Segment Open

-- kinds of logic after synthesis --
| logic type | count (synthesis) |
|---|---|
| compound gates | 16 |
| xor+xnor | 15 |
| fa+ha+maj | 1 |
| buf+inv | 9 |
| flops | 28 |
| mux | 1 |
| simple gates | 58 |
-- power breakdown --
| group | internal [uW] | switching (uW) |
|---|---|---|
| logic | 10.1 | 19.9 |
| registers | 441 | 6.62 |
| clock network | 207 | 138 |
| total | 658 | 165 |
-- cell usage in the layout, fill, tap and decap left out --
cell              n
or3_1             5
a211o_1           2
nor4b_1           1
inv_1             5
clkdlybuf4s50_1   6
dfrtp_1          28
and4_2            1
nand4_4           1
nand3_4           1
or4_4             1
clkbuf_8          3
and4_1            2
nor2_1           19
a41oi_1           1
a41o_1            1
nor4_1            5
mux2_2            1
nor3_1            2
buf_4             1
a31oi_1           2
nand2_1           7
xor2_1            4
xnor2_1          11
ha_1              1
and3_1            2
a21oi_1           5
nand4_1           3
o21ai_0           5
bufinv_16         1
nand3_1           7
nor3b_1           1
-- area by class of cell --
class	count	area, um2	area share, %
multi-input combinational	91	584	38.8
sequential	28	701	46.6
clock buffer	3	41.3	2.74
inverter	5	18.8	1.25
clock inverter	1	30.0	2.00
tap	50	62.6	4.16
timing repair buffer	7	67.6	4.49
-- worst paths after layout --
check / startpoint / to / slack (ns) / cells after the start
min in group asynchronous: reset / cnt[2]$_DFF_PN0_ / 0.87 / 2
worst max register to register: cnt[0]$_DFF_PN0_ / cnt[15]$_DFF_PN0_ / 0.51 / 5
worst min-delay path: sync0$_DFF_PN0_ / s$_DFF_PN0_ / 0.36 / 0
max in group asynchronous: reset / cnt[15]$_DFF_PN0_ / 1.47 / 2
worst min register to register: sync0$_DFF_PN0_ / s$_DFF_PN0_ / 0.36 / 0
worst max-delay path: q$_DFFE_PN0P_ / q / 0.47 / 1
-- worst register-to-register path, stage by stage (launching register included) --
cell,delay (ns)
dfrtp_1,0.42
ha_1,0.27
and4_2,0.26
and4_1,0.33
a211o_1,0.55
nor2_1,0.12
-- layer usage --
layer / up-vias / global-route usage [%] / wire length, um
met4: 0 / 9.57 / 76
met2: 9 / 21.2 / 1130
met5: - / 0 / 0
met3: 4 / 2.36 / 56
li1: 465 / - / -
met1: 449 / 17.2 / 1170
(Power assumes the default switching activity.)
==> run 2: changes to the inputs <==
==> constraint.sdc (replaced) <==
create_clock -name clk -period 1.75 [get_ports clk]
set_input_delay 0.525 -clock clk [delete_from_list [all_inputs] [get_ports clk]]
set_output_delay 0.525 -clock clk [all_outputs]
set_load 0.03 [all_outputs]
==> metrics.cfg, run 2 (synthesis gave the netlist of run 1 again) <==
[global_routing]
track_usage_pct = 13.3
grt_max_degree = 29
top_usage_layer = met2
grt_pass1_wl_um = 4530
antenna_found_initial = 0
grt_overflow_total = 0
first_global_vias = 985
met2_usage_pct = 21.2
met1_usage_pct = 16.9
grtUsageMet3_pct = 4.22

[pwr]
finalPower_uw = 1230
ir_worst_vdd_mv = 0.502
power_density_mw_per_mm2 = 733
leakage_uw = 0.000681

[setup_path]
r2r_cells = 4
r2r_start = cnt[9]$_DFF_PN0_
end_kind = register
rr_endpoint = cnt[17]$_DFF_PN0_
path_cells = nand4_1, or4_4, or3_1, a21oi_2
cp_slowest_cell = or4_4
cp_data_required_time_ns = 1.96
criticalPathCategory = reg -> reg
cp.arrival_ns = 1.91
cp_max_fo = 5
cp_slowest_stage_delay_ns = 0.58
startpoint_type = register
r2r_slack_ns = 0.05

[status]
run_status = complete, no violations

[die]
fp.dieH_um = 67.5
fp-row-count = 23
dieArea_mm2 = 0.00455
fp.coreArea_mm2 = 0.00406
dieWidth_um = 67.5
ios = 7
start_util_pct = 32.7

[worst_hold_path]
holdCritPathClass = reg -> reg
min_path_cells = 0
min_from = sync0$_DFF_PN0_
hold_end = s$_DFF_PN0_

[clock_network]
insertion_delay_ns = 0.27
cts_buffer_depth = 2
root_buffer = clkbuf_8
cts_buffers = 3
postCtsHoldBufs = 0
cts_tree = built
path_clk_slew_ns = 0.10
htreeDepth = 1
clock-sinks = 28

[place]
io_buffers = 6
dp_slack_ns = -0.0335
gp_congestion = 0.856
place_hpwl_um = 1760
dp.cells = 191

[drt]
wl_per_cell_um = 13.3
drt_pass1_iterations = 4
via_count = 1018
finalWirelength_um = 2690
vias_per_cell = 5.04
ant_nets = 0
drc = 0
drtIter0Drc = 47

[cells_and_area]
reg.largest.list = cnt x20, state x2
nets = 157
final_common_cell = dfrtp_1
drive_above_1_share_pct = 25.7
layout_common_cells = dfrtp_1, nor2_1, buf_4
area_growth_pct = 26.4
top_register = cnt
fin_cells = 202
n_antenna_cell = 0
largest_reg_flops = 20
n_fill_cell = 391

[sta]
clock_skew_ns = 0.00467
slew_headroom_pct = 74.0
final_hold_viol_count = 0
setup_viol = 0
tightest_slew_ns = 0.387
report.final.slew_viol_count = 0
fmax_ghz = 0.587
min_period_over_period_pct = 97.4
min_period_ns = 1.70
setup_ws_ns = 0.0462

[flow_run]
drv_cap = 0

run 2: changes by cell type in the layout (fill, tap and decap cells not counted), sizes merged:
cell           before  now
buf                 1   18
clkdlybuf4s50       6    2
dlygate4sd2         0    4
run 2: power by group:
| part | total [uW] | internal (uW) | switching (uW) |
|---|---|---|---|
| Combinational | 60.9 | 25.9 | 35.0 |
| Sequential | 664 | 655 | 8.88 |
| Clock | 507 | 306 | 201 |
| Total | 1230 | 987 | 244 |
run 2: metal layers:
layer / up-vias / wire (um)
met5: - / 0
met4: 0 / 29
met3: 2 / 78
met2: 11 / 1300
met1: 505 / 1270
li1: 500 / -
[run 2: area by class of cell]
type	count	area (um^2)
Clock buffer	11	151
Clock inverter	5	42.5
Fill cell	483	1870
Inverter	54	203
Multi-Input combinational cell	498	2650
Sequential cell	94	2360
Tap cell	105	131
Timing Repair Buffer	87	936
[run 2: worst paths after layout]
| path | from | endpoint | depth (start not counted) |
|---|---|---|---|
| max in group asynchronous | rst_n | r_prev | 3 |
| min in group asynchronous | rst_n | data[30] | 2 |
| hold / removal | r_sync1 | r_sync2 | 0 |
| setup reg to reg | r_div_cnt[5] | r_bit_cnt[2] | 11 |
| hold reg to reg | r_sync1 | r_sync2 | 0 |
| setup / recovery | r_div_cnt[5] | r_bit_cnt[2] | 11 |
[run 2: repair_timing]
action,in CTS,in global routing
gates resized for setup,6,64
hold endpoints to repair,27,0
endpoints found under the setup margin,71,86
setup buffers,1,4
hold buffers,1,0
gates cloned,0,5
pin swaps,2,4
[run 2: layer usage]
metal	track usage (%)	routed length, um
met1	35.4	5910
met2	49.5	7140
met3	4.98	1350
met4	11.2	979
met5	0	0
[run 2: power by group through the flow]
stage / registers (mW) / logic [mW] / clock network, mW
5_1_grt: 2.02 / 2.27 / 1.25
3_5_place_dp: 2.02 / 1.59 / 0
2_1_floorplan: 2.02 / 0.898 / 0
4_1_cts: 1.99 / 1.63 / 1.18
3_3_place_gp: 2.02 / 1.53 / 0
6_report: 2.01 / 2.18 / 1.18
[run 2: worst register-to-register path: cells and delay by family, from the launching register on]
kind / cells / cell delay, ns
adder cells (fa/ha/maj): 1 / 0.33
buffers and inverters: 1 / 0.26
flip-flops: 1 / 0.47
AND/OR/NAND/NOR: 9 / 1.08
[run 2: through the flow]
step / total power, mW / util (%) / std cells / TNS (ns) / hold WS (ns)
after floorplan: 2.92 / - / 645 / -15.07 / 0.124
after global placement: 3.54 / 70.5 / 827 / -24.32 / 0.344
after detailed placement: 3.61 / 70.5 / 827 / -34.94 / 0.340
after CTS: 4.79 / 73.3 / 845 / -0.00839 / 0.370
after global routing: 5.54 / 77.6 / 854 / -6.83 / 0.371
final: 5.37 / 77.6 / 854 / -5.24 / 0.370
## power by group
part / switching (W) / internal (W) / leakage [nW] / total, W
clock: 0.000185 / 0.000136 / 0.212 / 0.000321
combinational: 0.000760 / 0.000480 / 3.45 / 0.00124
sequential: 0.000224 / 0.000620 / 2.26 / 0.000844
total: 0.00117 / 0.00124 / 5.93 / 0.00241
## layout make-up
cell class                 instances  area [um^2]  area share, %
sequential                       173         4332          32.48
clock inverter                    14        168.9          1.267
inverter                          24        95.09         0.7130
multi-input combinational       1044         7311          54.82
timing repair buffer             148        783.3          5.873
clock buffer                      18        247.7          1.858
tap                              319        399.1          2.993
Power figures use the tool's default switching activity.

Segment Closed

* **Assignment**
Within the data above, the lines from the one with "antenna_found_initial = 0" to the one with "cp.arrival_ns = 1.91" must be repeated exactly; no other line belongs in the answer.

* **Task result**
antenna_found_initial = 0
grt_overflow_total = 0
first_global_vias = 985
met2_usage_pct = 21.2
met1_usage_pct = 16.9
grtUsageMet3_pct = 4.22

[pwr]
finalPower_uw = 1230
ir_worst_vdd_mv = 0.502
power_density_mw_per_mm2 = 733
leakage_uw = 0.000681

[setup_path]
r2r_cells = 4
r2r_start = cnt[9]$_DFF_PN0_
end_kind = register
rr_endpoint = cnt[17]$_DFF_PN0_
path_cells = nand4_1, or4_4, or3_1, a21oi_2
cp_slowest_cell = or4_4
cp_data_required_time_ns = 1.96
criticalPathCategory = reg -> reg
cp.arrival_ns = 1.91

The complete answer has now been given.